Illustration 1 | g06131395 |
Vibratory Electrical System (1) Keypad (2) B+ from control power fuse (3) B+ from machine fuse (4) B+ from engine ECM fuse (5) B+ from switched relay (6) Propulsion lever (7) CAN-resistor "2" (8) CAN-resistor "1" (9) Machine ECM (10) Solenoid "B" (11) Solenoid "A" (12) Display (13) Engine ECM |
When the electrical disconnect switch is in the ON position, power transfers from engine ECM fuse (4) to the following terminals of engine ECM (13):"84","85", and"86". This voltage provides the main power source for the engine ECM. The engine ECM is grounded at the following terminals:"81","82", and"83".
When the engine start switch is in the ON position, power transfers from machine fuse (3) to terminal"J1-69" of engine ECM (13). This voltage provides the wake-up signal to the engine ECM.
When the engine start switch is in the ON position, power transfers from switched relay"R3" (5) to the following terminals of machine ECM (9):"2","47","48","49", and"50". This voltage provides the main power source for the machine ECM. The machine ECM is grounded at terminal"1".
When the engine start switch is in the ON position and the shutdown relay is energized, power transfers from the control power fuse to the following locations:
- Contact"1" and contact"5" of keypad (1)
- Contact"2" of propulsion lever (6)
- Contact"2" of display (12)
Keypad (1), propulsion lever (6), display (12), engine ECM (13), and machine ECM (9) communicate through a CAN.
To prevent data loss in the communication lines, termination resistors are required at the ends of the CAN bus. CAN-resistors (7) and (8) act as termination resistors. Termination resistors absorb unwanted noise in the communication system which can result in abnormal machine operation.
Differences in materials along the CAN bus can cause data pulses in the bus to reflect back through the bus. This reflection, also known as"jitter", creates unwanted noise in the CAN bus. Jitter in the communication lines between computers can distort the original data signals. The distortion can result in data loss.
Data in the CAN bus can also be contaminated with radio frequency interference (RFI). This interference can be caused by several devices which operate on or near the machine. RFI creates noise in the communication lines which can also distort the original data signals and cause data loss.

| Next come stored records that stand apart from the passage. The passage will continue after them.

==> src/rtl/mpdot_pkg.sv <==
package mpdot_pkg;

  typedef enum logic [1:0] {
    MODE_B8  = 2'd0,
    MODE_B4  = 2'd1,
    MODE_B2  = 2'd2,
    MODE_RSV = 2'd3
  } elem_mode_e;

  // Fold the spare encoding onto the byte mode
  function automatic elem_mode_e norm_mode(input logic [1:0] m);
    elem_mode_e r;
    case (m)
      2'd1:    r = MODE_B4;
      2'd2:    r = MODE_B2;
      default: r = MODE_B8;
    endcase
    return r;
  endfunction

endpackage

==> src/rtl/mpdot_unpack_mul.sv <==
module mpdot_unpack_mul
  import mpdot_pkg::*;
#(
  parameter int WORD_W = 32,
  parameter int PW     = 18
) (
  input  logic                        clk,
  input  logic                        rst,
  input  logic                        en,
  input  elem_mode_e                  mode,
  input  logic                        sgn,
  input  logic [WORD_W-1:0]           a,
  input  logic [WORD_W-1:0]           b,
  output logic [WORD_W/2-1:0][PW-1:0] prod_q
);
  localparam int N8 = WORD_W / 8;
  localparam int N4 = WORD_W / 4;
  localparam int N2 = WORD_W / 2;

  logic signed [PW-1:0] p8 [N8];
  logic signed [PW-1:0] p4 [N4];
  logic signed [PW-1:0] p2 [N2];

  // One extension bit per element: sign copy or zero
  for (genvar g = 0; g < N8; g++) begin : g_b8
    logic signed [8:0] ea, eb;
    assign ea = {sgn & a[8*g+7], a[8*g +: 8]};
    assign eb = {sgn & b[8*g+7], b[8*g +: 8]};
    assign p8[g] = PW'(ea) * PW'(eb);
  end

  for (genvar g = 0; g < N4; g++) begin : g_b4
    logic signed [4:0] ea, eb;
    assign ea = {sgn & a[4*g+3], a[4*g +: 4]};
    assign eb = {sgn & b[4*g+3], b[4*g +: 4]};
    assign p4[g] = PW'(ea) * PW'(eb);
  end

  for (genvar g = 0; g < N2; g++) begin : g_b2
    logic signed [2:0] ea, eb;
    assign ea = {sgn & a[2*g+1], a[2*g +: 2]};
    assign eb = {sgn & b[2*g+1], b[2*g +: 2]};
    assign p2[g] = PW'(ea) * PW'(eb);
  end

  logic [N2-1:0][PW-1:0] nxt;

  always_comb begin
    nxt = '0;
    case (mode)
      MODE_B4: for (int i = 0; i < N4; i++) nxt[i] = p4[i];
      MODE_B2: for (int i = 0; i < N2; i++) nxt[i] = p2[i];
      default: for (int i = 0; i < N8; i++) nxt[i] = p8[i];
    endcase
  end

  always_ff @(posedge clk) begin
    if (rst)     prod_q <= '0;
    else if (en) prod_q <= nxt;
  end

endmodule

==> src/rtl/mpdot_tree.sv <==
module mpdot_tree #(
  parameter int LEAVES = 16,
  parameter int PW     = 18,
  parameter int SUM_W  = PW + $clog2(LEAVES)
) (
  input  logic                        clk,
  input  logic                        rst,
  input  logic                        en,
  input  logic [LEAVES-1:0][PW-1:0]   prod,
  output logic signed [SUM_W-1:0]     sum_q
);
  localparam int DEPTH = $clog2(LEAVES);

  // Balanced pairwise reduction, one generate level per tree rank
  for (genvar l = 0; l <= DEPTH; l++) begin : lvl
    localparam int CNT = LEAVES >> l;
    logic signed [SUM_W-1:0] v [CNT];
    if (l == 0) begin : g_leaf
      for (genvar j = 0; j < CNT; j++) begin : g_ext
        assign v[j] = SUM_W'($signed(prod[j]));
      end
    end else begin : g_node
      for (genvar j = 0; j < CNT; j++) begin : g_add
        assign v[j] = lvl[l-1].v[2*j] + lvl[l-1].v[2*j+1];
      end
    end
  end

  always_ff @(posedge clk) begin
    if (rst)     sum_q <= '0;
    else if (en) sum_q <= lvl[DEPTH].v[0];
  end

endmodule

==> src/rtl/mpdot_accum.sv <==
module mpdot_accum #(
  parameter int ACC_W = 32,
  parameter int NAR_W = 16,
  parameter int SUM_W = 22
) (
  input  logic                    clk,
  input  logic                    rst,
  input  logic                    en,
  input  logic                    vld,
  input  logic                    nar,
  input  logic [ACC_W-1:0]        acc,
  input  logic signed [SUM_W-1:0] sum,
  output logic                    vld_q,
  output logic [ACC_W-1:0]        res_q
);
  localparam int EXT_W = ACC_W - NAR_W;

  logic [ACC_W-1:0] full;
  logic [ACC_W-1:0] nxt;
  logic             nar_q;

  assign full = acc + ACC_W'(sum);
  assign nxt  = nar ? {{EXT_W{full[NAR_W-1]}}, full[NAR_W-1:0]} : full;

  always_ff @(posedge clk) begin
    if (rst) begin
      vld_q <= 1'b0;
      res_q <= '0;
      nar_q <= 1'b0;
    end else if (en) begin
      vld_q <= vld;
      res_q <= nxt;
      nar_q <= nar;
    end
  end


  narrow_ext_chk: assert property (@(posedge clk) disable iff (rst)
    (vld_q && nar_q) |-> (res_q[ACC_W-1:NAR_W] == {EXT_W{res_q[NAR_W-1]}}));

endmodule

Determination of Vibratory System Status
Machine ECM (9) examines input parameters to determine if the operating conditions for the vibratory system are met. Each of the following parameters must be met:
- The engine must be operating.
- The throttle status must be to high idle.
- The propulsion system must be enabled.
- The status of the vibratory control switch must be set to on.
Machine ECM (9) receives engine speed data from engine ECM (13) through the CAN. When the engine is operating, the vibratory system can be enabled.
Machine ECM (9) monitors input from the throttle switch on keypad (1) to set the desired throttle status. When the throttle status is set to low idle, the machine ECM will not enable the vibratory system. This statement is valid regardless of the status of the vibratory control switch. When the throttle status is set to ECO mode or to high idle, the vibratory system can be enabled.
If the propulsion system has been disabled for any reason, machine ECM (9) will disable the vibratory system. When the propulsion system is enabled, the vibratory system can be enabled.
Note: Refer to Electrical Schematic (Propulsion System) for additional information.
The vibratory system defaults to the disabled condition at engine start-up. In this case, the status of the vibratory control switch on propulsion lever (6) is set to off. After the engine has been started, machine ECM (9) monitors the state of the vibratory control switch through the CAN. Each time the operator actuates the vibratory control switch, the machine ECM changes the status of the switch. The first time the switch is actuated, the machine ECM changes the status of the vibratory switch from off to on. Subsequent actuations of this switch cycle the switch status between on and off, and the vibratory system status between enabled and disabled.
Vibratory Control Output Signals
Machine ECM (9) uses solenoid"A" (11) and solenoid"B" (10) to control the vibratory system. The output signals sent to these solenoids are digital.